A slim, slight figure of a man raises a thumb to show he’s gotten the message. He racks up his $5 yellow chips and prepares to leave the $15-$30 limit hold’em game to head over to the less rarefied realm of $2-$4 stud — the smallest game at the Oaks Club card room in Emeryville, a small town sandwiched between Oakland and Berkeley and just across the bay from San Francisco.
ZYX is a prop player at the Oaks, but his real name is Walter Browne.
It’s safe to say that the Oaks Club regulars know that Browne is a prop, of course. But few of them are aware of the extent of Browne’s prowess at poker — or at games in general.
Cash Games & Tournaments
Browne is a true poker professional. Born in 1949 in Australia and raised in New York, Browne never finished high school, didn’t go to college, and didn’t even have a “real job” until he began working as a prop at another Bay Area card room in 1997. He joined the team at the Oaks in 1999, where now, four days a week, he plays virtually all the games, from low-limit stud and hold’em up to $15-$30 limit hold’em and up to $2-$4 spread limit.
He has long made his living as a cash-game player, but his tournament résumé is incredibly impressive.
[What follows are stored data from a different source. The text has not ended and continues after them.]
[config.mk]
export PLATFORM = sky130hd
export DESIGN_NAME = dram_bringup_regs
export DESIGN_NICKNAME = d
export VERILOG_FILES = /design/src/rtl/bringup_pkg.sv /design/src/rtl/bringup_decode.sv /design/src/rtl/bringup_startflag.sv /design/src/rtl/dram_bringup_regs.sv
export SDC_FILE = /design/constraint.sdc
export NUM_CORES = 1
export LEC_CHECK = 0
export BUFFER_PORTS_ARGS = -buffer_cell sky130_fd_sc_hd__buf_2
export CORE_MARGIN = 2
export CORE_UTILIZATION = 60
export DETAILED_ROUTE_END_ITERATION = 16
export GPL_ROUTABILITY_DRIVEN = 0
export PLACE_DENSITY = 0.86
export SETUP_SLACK_MARGIN = 0.4
export SLEW_MARGIN = 0
export SYNTH_ARGS = -nofsm -noshare
export SYNTH_HDL_FRONTEND = slang
export SYNTH_HIERARCHICAL = 1
export SYNTH_SLANG_ARGS = --single-unit
[constraint.sdc]
create_clock -name clk -period 5 [get_ports clk]
set_input_delay 1 -clock clk [delete_from_list [all_inputs] [get_ports clk]]
set_output_delay 1 -clock clk [all_outputs]
set_load 0.005 [all_outputs]
[src/rtl/bringup_pkg.sv]
package bringup_pkg;
  localparam int DATA_W = 32;
  localparam int OFS_W  = 12;

  // Offsets firmware depends on
  localparam logic [OFS_W-1:0] OFS_SETUP  = 12'h000;
  localparam logic [OFS_W-1:0] OFS_CALCTL = 12'h0A8;
  localparam logic [OFS_W-1:0] OFS_CALSTS = 12'h0B0;

  // Reset images
  localparam logic [DATA_W-1:0] RST_SETUP  = 32'h8002_0000;
  localparam logic [DATA_W-1:0] RST_CALCTL = 32'h07B0_0000;
  localparam logic [DATA_W-1:0] RST_CALSTS = 32'h8000_0000;

  // Bit positions
  localparam int INIT_BIT  = 31;
  localparam int TRAIN_BIT = 30;
  localparam int DONE_BIT  = 31;
  localparam int NUM_FLAGS = 2;

  typedef struct packed {
    logic setup;
    logic calctl;
    logic calsts;
  } regsel_t;
endpackage

[src/rtl/bringup_decode.sv]
module bringup_decode
  import bringup_pkg::*;
#(
  parameter int ADDR_W = 12
) (
  input  logic [ADDR_W-1:0] addr,
  output regsel_t           sel,
  output logic              miss
);
  always_comb begin
    sel.setup  = (addr == ADDR_W'(OFS_SETUP));
    sel.calctl = (addr == ADDR_W'(OFS_CALCTL));
    sel.calsts = (addr == ADDR_W'(OFS_CALSTS));
    miss       = ~(sel.setup | sel.calctl | sel.calsts);
  end
endmodule

[src/rtl/bringup_startflag.sv]
module bringup_startflag #(
  parameter int   BUSY_CYCLES = 4,
  parameter logic RST_VAL     = 1'b0
) (
  input  logic clk,
  input  logic rst,
  input  logic load,     // write to the owning register
  input  logic set_val,  // written value of this bit
  output logic flag
);
  generate
    if (BUSY_CYCLES == 0) begin : g_instant
      // Requests finish at once: any write leaves the bit clear.
      always_ff @(posedge clk) begin
        if (rst)       flag <= RST_VAL;
        else if (load) flag <= 1'b0;
      end
    end else begin : g_timed
      localparam int CNT_W = $clog2(BUSY_CYCLES + 1);
      logic [CNT_W-1:0] remain_q;

      always_ff @(posedge clk) begin
        if (rst) begin
          flag     <= RST_VAL;
          remain_q <= '0;
        end else if (load) begin
          flag     <= set_val;
          remain_q <= set_val ? CNT_W'(BUSY_CYCLES) : '0;
        end else if (remain_q != '0) begin
          remain_q <= remain_q - 1'b1;
          if (remain_q == CNT_W'(1)) flag <= 1'b0;
        end
      end

      // a running window always shows the flag set
      p_window_shows_busy_r3: assert property (@(posedge clk) disable iff (rst)
        (remain_q != '0) |-> flag);
      // the last window cycle is followed by a clear flag
      p_window_end_clears_r3: assert property (@(posedge clk) disable iff (rst)
        (!load && remain_q == CNT_W'(1)) |=> !flag);
      // a start write (also during busy) shows the flag set next cycle
      p_start_sets_r5: assert property (@(posedge clk) disable iff (rst)
        (load && set_val) |=> (flag && remain_q == CNT_W'(BUSY_CYCLES)));
      // writing zero clears at once
      p_zero_clears_r5: assert property (@(posedge clk) disable iff (rst)
        (load && !set_val) |=> !flag);
    end
  endgenerate
endmodule

[src/rtl/dram_bringup_regs.sv]
module dram_bringup_regs
  import bringup_pkg::*;
#(
  parameter int ADDR_W      = 12,
  parameter int BUSY_CYCLES = 4
) (
  input  logic              clk,
  input  logic              rst,
  input  logic [ADDR_W-1:0] addr,
  input  logic              wr_en,
  input  logic              rd_en,
  input  logic [31:0]       wr_data,
  output logic [31:0]       rd_data,
  output logic              err
);
  localparam int PLAIN_W = DATA_W - NUM_FLAGS;
  localparam logic [NUM_FLAGS-1:0] FLAG_RST = RST_SETUP[DATA_W-1 -: NUM_FLAGS];

  regsel_t sel;
  logic    miss;

  bringup_decode #(.ADDR_W(ADDR_W)) u_decode (
    .addr (addr),
    .sel  (sel),
    .miss (miss)
  );

  logic                 setup_wr;
  logic [NUM_FLAGS-1:0] flags;   // [1] = init, [0] = training

  assign setup_wr = wr_en & sel.setup;

  genvar gi;
  generate
    for (gi = 0; gi < NUM_FLAGS; gi++) begin : g_flag
      bringup_startflag #(
        .BUSY_CYCLES (BUSY_CYCLES),
        .RST_VAL     (FLAG_RST[gi])
      ) u_flag (
        .clk     (clk),
        .rst     (rst),
        .load    (setup_wr),
        .set_val (wr_data[TRAIN_BIT + gi]),
        .flag    (flags[gi])
      );
    end
  endgenerate

  logic [PLAIN_W-1:0] setup_low_q;
  logic [31:0]        calctl_q;
  logic [31:0]        calsts_q;
  logic [31:0]        rd_mux;

  always_ff @(posedge clk) begin
    if (rst) begin
      setup_low_q <= RST_SETUP[PLAIN_W-1:0];
      calctl_q    <= RST_CALCTL;
      calsts_q    <= RST_CALSTS;
    end else begin
      if (setup_wr)            setup_low_q <= wr_data[PLAIN_W-1:0];
      if (wr_en && sel.calctl) calctl_q    <= wr_data;
      if (wr_en && sel.calsts)
        calsts_q <= wr_data;
      else if (wr_en && sel.calctl)
        calsts_q[DONE_BIT] <= 1'b1;
    end
  end

  always_comb begin
    rd_mux = '0;
    if (sel.setup)  rd_mux = {flags, setup_low_q};
    if (sel.calctl) rd_mux = calctl_q;
    if (sel.calsts) rd_mux = calsts_q;
  end

  always_ff @(posedge clk) begin
    if (rst) begin
      rd_data <= '0;
      err     <= 1'b0;
    end else begin
      rd_data <= rd_en ? rd_mux : '0;
      err     <= (rd_en | wr_en) & miss;
    end
  end

  // at most one register decoded per access
  p_single_select_r2: assert property (@(posedge clk) disable iff (rst)
    $onehot0({sel.setup, sel.calctl, sel.calsts}));
  // a calibration-control write marks calibration done
  p_done_raised_r7: assert property (@(posedge clk) disable iff (rst)
    (wr_en && sel.calctl) |=> calsts_q[DONE_BIT]);
  // the remaining status bits are untouched by that write
  p_status_rest_kept_r7: assert property (@(posedge clk) disable iff (rst)
    (wr_en && sel.calctl) |=> (calsts_q[DONE_BIT-1:0] == $past(calsts_q[DONE_BIT-1:0])));
  // unmodelled reads return zero
  p_miss_reads_zero_r8: assert property (@(posedge clk) disable iff (rst)
    (rd_en && miss) |=> (rd_data == '0));
  // unmodelled writes leave the stored registers alone
  p_miss_write_inert_r8: assert property (@(posedge clk) disable iff (rst)
    (wr_en && miss) |=> ($stable(calctl_q) && $stable(calsts_q) && $stable(setup_low_q)));
  // error pulse follows a bad access
  p_err_on_miss_r9: assert property (@(posedge clk) disable iff (rst)
    ((rd_en || wr_en) && miss) |=> err);
  // no error without a bad access
  p_err_quiet_r9: assert property (@(posedge clk) disable iff (rst)
    !((rd_en || wr_en) && miss) |=> !err);
endmodule

==> metrics.yaml, run 1 <==
syn_avg_cell_area_um2: 9.576
hold_buffers: 0
multi_input_area_um2: 3149
cts_made_buffers: 17
status: "finished clean"
num_vias: 5067
start_util: 0.6159
antenna_cells: 0
routed_wl_um: 13460
setup-tns-final_ns: 0
crit_type: "input pin to flip-flop"
pwr-share-clk: 0.450
endpoint: "rd_data[24]$_SDFF_PP0_"
synth_cells: 664
fillers: 731
drt-initial-drc-count: 274
synth_edf_count: 0
ys_ff_latch: 135
antenna_left: 0
yosys.area_share.xor_xnor: 0.004132
synth.distinct_cells: 41
synthSimpleGateAreaFrac: 0.1462
cts-root-buf: "clkbuf_8"
clock_latency_ns: 0.53
cts.clk_slew.worst_paths_ns: 0.06
fin_crit_sh: 0.5768
power.density_nw_per_um2: 341.1
final.setup.worst_slack_ns: 2.116
grt_max_degree: 124
viasPerCell: 5.961
tightest_slew_ns: 1.097
skew_ns: 0.004123
slew_headroom: 0.2653
first_pass_iters: 5
netlist_area_um2: 6359
seq_area_frac_synth: 0.4250
p_sw_mw: 0.6024
cp_max_fo: 16
report.final.slew_viol_count: 0
row_count: 37
setup_violations: 0
post-dp-hpwl_um: 7720
reg2reg_to: "g_flag[1].u_flag/g_timed.remain_q[1]$_SDFFE_PP0P_"
post_cts_buffers: 0
clk_path_buf_depth: 2
synth_top_family_by_area: "compound AO/OA/AOI/OAI gates"
combPwrFrac: 0.095
nNetsFinal: 755
hold_violations: 0
synthMuxAreaShare: 0
grt_overflow_total: 0
worstPathArrival_ns: 3.32
synth_nets: 718
io_buffers: 80
die_h_um: 106.9
cts_tree: "built"
yosysTopAreaCellShare: 0.4250
drc: 0
post_cts_resized: 0
cp.required_ns: 5.44
die-area_um2: 11440
track_usage: 0.2435
dp_slack_ns: 1.577
io_pins: 81
r2r-start: "g_flag[1].u_flag/g_timed.remain_q[0]$_SDFFE_PP0P_"
leakagePower_nw: 2.562
grt_pass1_vias: 4893
p_seq_frac: 0.454
register_area_um2: 2703
area_delta_synth_final_pct: 13.44
rsz0062_at_grt: "no"
die_w_um: 106.9
yosys-top-cells-area: "dfxtp_1, a21bo_2, a21oi_1"
antenna_found_initial: 0
synth_compound_area_frac: 0.3296
htreeDepth: 4
wl_per_cell_um: 15.84
fmax_mhz: 346.7
synthAdderAreaFrac: 0.01181
yosys_warnings: 6
cts_sinks: 135
max_cap_violations: 0
swShare: 0.2448
synth_ff_type: "dfxtp_1"
crit_path_end_kind: "flip-flop"
vdd_drop_max_mv: 0.2861
rr_worst_depth: 5
period_needed_ns: 2.884
async_reset_ff_frac: 0
crit_start: "addr[8]"
final_layout_size_suffix_gt1_frac: 0.3543
core_area_um2: 10320
yosysTopAreaCell: "dfxtp_1"
cp-start-kind: "input pin"
ff2ff_setup_slack_ns: 3.69
hold_path_class: "flip-flop to flip-flop"
grt_pass1_wl_um: 22470
p_int_mw: 1.858
-- synth_stat cells, types with 2 or more instances --
cell       instances
and3_1             6
nand3_1           87
nand3b_1          32
nor2b_1            2
clkbuf_1          13
buf_12             2
nor4_2             2
a221oi_1          11
ha_1               6
nor2_1             8
a221oi_2          22
nor3_1             3
nand2b_4           3
buf_4              4
a21oi_1          100
a21oi_2           20
a2111oi_2          2
inv_1             39
a21bo_1            6
a21bo_2           81
xnor2_1            3
nor4_1             2
a211o_1            7
buf_2             48
dfxtp_1          135
buf_1              2
nand2_1            4
-- metrics by stage --
stage            util  hold slack, ns  power [mW]  cells  area, µm²
2_1_floorplan       -          0.4332       1.308    664       6359
3_3_place_gp   0.6482          0.4427       1.352    818       6691
3_5_place_dp   0.6482          0.4546       1.367    818       6691
4_1_cts        0.6987          0.4631       2.472    850       7213
5_1_grt        0.6987          0.4693       2.545    850       7213
6_report       0.6987          0.4597       2.461    850       7213
-- power groups by stage --
stage               clock, mW  sequential (mW)  combinational (mW)
finish                   1.11             1.12               0.235
global route             1.17             1.12               0.259
CTS                      1.12             1.12               0.235
detailed placement          0             1.14               0.227
global placement            0             1.14               0.214
floorplan                   0             1.14               0.173
-- state kept, by name, indices dropped and copies added (netlist names) --
register                        cells
rd_data                            32
err                                 1
calctl_q                           32
calsts_q                           32
g_flag.u_flag/flag                  2
g_flag.u_flag/g_timed.remain_q      6
setup_low_q                        30
-- placed cells by master (no fill, tap or decap), types with 6 or more instances in the layout --
cell       instances
dfxtp_1          135
a21oi_1          100
nand3_1           87
a21bo_2           81
buf_2             78
inv_1             39
nand3b_1          32
a221oi_2          22
a21oi_2           20
clkbuf_16         16
a221oi_1          11
clkinv_2           9
a211o_1            7
nor2_1             7
buf_4              7
and3_1             6
a21bo_1            6
ha_1               6
-- cell type report --
| class | count | area share |
|---|---|---|
| timing repair buffer | 89 | 0.07251 |
| tap | 136 | 0.02359 |
| clock inverter | 11 | 0.01145 |
| sequential | 135 | 0.3747 |
| multi-input combinational | 419 | 0.4366 |
| inverter | 39 | 0.02029 |
| clock buffer | 21 | 0.06088 |
-- critical path, cell delays in order --
cell and delay, ns:
buf_2 0.10, nor4_2 0.31, nand2_1 0.22, nor4b_4 0.98
buf_4 0.36, a21oi_1 0.06, a221oi_1 0.28
-- cells by family (layout without fill, tap and decap cells) --
kind of cell	count (synthesis)	after routing
adder cells (fa/ha/maj)	6	6
flip-flops	135	135
AND/OR/NAND/NOR	156	156
buffers and inverters	110	160
XOR/XNOR	3	3
AO/OA/AOI/OAI	254	254
-- routing by layer --
metal / vias to the layer above / part of all wire / global-route usage
met5: - / 0 / 0
met4: 0 / 0.021 / 0.1058
met3: 29 / 0.044 / 0.07234
met2: 130 / 0.50 / 0.3990
met1: 2439 / 0.43 / 0.2972
li1: 2469 / - / -
-- worst min path at each step --
stage,slack [ns],end,cells past startpoint,startpoint
finish,0.46,rd_data[13]$_SDFF_PP0_,2,calsts_q[13]$_SDFFE_PP0P_
global route,0.47,rd_data[13]$_SDFF_PP0_,2,calsts_q[13]$_SDFFE_PP0P_
CTS,0.46,rd_data[25]$_SDFF_PP0_,2,calsts_q[25]$_SDFFE_PP0P_
detailed placement,0.45,rd_data[17]$_SDFF_PP0_,2,calsts_q[17]$_SDFFE_PP0P_
global placement,0.44,calctl_q[26]$_SDFFE_PP1P_,1,calctl_q[26]$_SDFFE_PP1P_
floorplan,0.43,rd_data[0]$_SDFF_PP0_,2,calsts_q[0]$_SDFFE_PP0P_
(Power assumes the default switching activity.)
==> run 2: changes to the inputs <==
- CORE_UTILIZATION: 60 -> 52
- PLACE_DENSITY: 0.86 -> 0.8
- clock period: 5 -> 2.6 ns (I/O delays scaled with it)
==> metrics.yaml, run 2 (synthesis results as in run 1) <==
tightest_slew_ns: 0.6914  # -0.4060 ns
cts_sinks: 135  # unchanged
io_pins: 81  # unchanged
cp-start-kind: "input pin"
htreeDepth: 4  # unchanged
hold_path_class: "input pin to flip-flop"
report.final.slew_viol_count: 0  # unchanged
reg_top3: "calctl_q (32), calsts_q (32), rd_data (32)"
fillers: 986  # +35%
setup_violations: 0  # unchanged
mostFrequentLayoutCell: "dfxtp_1"
wl_per_cell_um: 15.79  # -0.30%
p_sw_mw: 1.177  # +95%
worstPathArrival_ns: 2.34  # -0.98 ns
cts_made_buffers: 17  # unchanged
crit_type: "input pin to flip-flop"
antenna_left: 0  # unchanged
holdWs_ns: 0.3372  # -0.1225 ns
grt_util_met2: 0.3487  # -0.05028
grt_most_used_layer: "met2"
io_buffers: 80  # unchanged
hold_violations: 0  # unchanged
core_area_um2: 11960  # +16%
grt_overflow_total: 0  # unchanged
start_util: 0.5316  # -0.08434
post_cts_buffers: 0  # unchanged
fmax_mhz: 493.8
clk_path_buf_depth: 2  # unchanged
power.density_nw_per_um2: 668.5  # +96%
leakagePower_nw: 2.666  # +4.0%
p_int_mw: 3.821  # +110%
drt-initial-drc-count: 369  # +35%
die_h_um: 114.6  # +7.1%
grt_max_degree: 101  # -19%
viasPerCell: 5.835  # -2.1%
hold_buffers: 0  # unchanged
area_delta_synth_final_pct: 17.57
cts.clk_slew.worst_paths_ns: 0.06  # about the same
use_met1: 0.2617  # -0.03544
nNetsFinal: 767  # +1.6%
swShare: 0.2356  # -0.009215
p_seq_frac: 0.430  # -0.024
grt_pass1_wl_um: 22490  # about the same
setup-tns-final_ns: 0  # unchanged
rsz0062_at_grt: "no"
pwr-share-clk: 0.480  # +0.030
grtUsageMet3: 0.06511  # -0.007227
routed_wl_um: 13790  # +2.4%
antenna_found_initial: 0  # unchanged
first_pass_iters: 5  # unchanged
row_count: 40  # +8.1%
drc: 0  # unchanged
post-dp-hpwl_um: 8384  # +8.6%
mostFrequentLayoutCells: "dfxtp_1, a21oi_1, nand3_1"
status: "finished clean"
fin_util: 0.6250  # -0.07370
vdd_drop_max_mv: 0.4681  # +64%
grt_pass1_vias: 4812  # -1.7%
combPwrFrac: 0.090  # -0.005
cp.required_ns: 2.92  # -2.52 ns
post_cts_resized: 0  # unchanged
period_needed_ns: 2.025
antenna_cells: 0  # unchanged
final_layout_size_suffix_gt1_frac: 0.3691  # +0.01480
num_vias: 5094  # +0.53%
slew_headroom: 0.5391  # +0.2738
cp_max_fo: 76  # +60
cts_tree: "built"
crit_path_end_kind: "flip-flop"
clock_latency_ns: 0.42  # -0.11 ns
skew_ns: 0.007121  # +0.002998 ns
die_w_um: 114.6  # +7.1%
die-area_um2: 13130  # +15%
fin_crit_sh: 0.7789
cts-root-buf: "clkbuf_16"
max_cap_violations: 0  # unchanged
track_usage: 0.2140  # -0.02949
-- run 2: cell count changes in the layout (fill, tap and decap cells not counted), sizes merged --
cell	change
buf	+12
clkinvlp	+4
clkbuf	-3
clkinv	-3
bufinv	+2
-- run 2: through the flow --
stage,instance area [µm²],setup WS [ns],instances,power (mW)
2_1_floorplan,6365,0.5354,664,2.517
3_3_place_gp,6879,0.1966,841,2.609
3_5_place_dp,6879,0.1392,841,2.635
4_1_cts,7476,0.5608,873,5.026
5_1_grt,7476,0.4030,873,5.178
6_report,7476,0.5748,873,4.998
-- run 2: path summary, 6_finish.rpt --
kind | slack, ns | end | startpoint | cells past startpoint
worst max-delay path | 0.57 | rd_data[10]$_SDFF_PP0_ | addr[1] | 7
worst min-delay path | 0.34 | setup_low_q[17]$_SDFFE_PP1P_ | wr_data[17] | 2
worst max register to register | 1.31 | g_flag[0].u_flag/g_timed.remain_q[1]$_SDFFE_PP0P_ | g_flag[0].u_flag/g_timed.remain_q[0]$_SDFFE_PP0P_ | 5
worst min register to register | 0.45 | rd_data[1]$_SDFF_PP0_ | calsts_q[1]$_SDFFE_PP0P_ | 2
-- run 2: area by class of cell --
type	count	area, µm²	share of cell area
tap	147	183.9	0.02460
clock inverter	14	157.7	0.02109
clock buffer	18	439.2	0.05874
inverter	39	146.4	0.01958
sequential	135	2703	0.3615
timing repair buffer	101	688.2	0.09205
multi-input combinational	419	3158	0.4224
-- run 2: critical path: stages --
cell and delay [ns]:
buf_2 0.10, nor4_2 0.29, nand2_1 0.23, nor4b_4 0.40, buf_12 0.39, a21oi_2 0.07
a221oi_2 0.29
-- run 2: power by group through the flow --
stage | clock (mW) | combinational [mW] | sequential (mW)
2_1_floorplan | 0 | 0.333 | 2.18
3_3_place_gp | 0 | 0.421 | 2.19
3_5_place_dp | 0 | 0.445 | 2.19
4_1_cts | 2.43 | 0.450 | 2.15
5_1_grt | 2.52 | 0.502 | 2.15
6_report | 2.40 | 0.450 | 2.15
-- run 2: layer usage --
metal	share of wire	vias to the layer above	wire length (µm)
li1	-	2489	-
met3	0.049	26	680
met4	0.022	0	297
met1	0.44	2466	6113
met2	0.49	113	6695
met5	0	-	0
According to the Card Player database, he has earned more than $280,000 on the tournament circuit, with six WSOP cashes and four WSOP final tables — including a second-place finish in the 2007 $2,500 H.O.R.S.E. event for $131,445.
All in all, Walter Browne has carved out a more than respectable career in poker. But here’s the rub: Poker is not even Walter Browne’s best game.
It All Began With Chess
In the world of poker, Browne is accomplished. But in the world of chess, Browne is a legend. Chess was Browne’s earliest game and first love, and still consumes this ferocious competitor today.
“I learned chess when I was seven,” he explained. “And I became obsessed with the game.”
Browne took to chess with the kind of focused determination of any young acolyte. He said he got serious about the game at about age 13, paying his dues at the Manhattan Chess Club (at one time the epicenter of chess in America), and in 1966, at the age of 17, became the U.S. Junior Champion.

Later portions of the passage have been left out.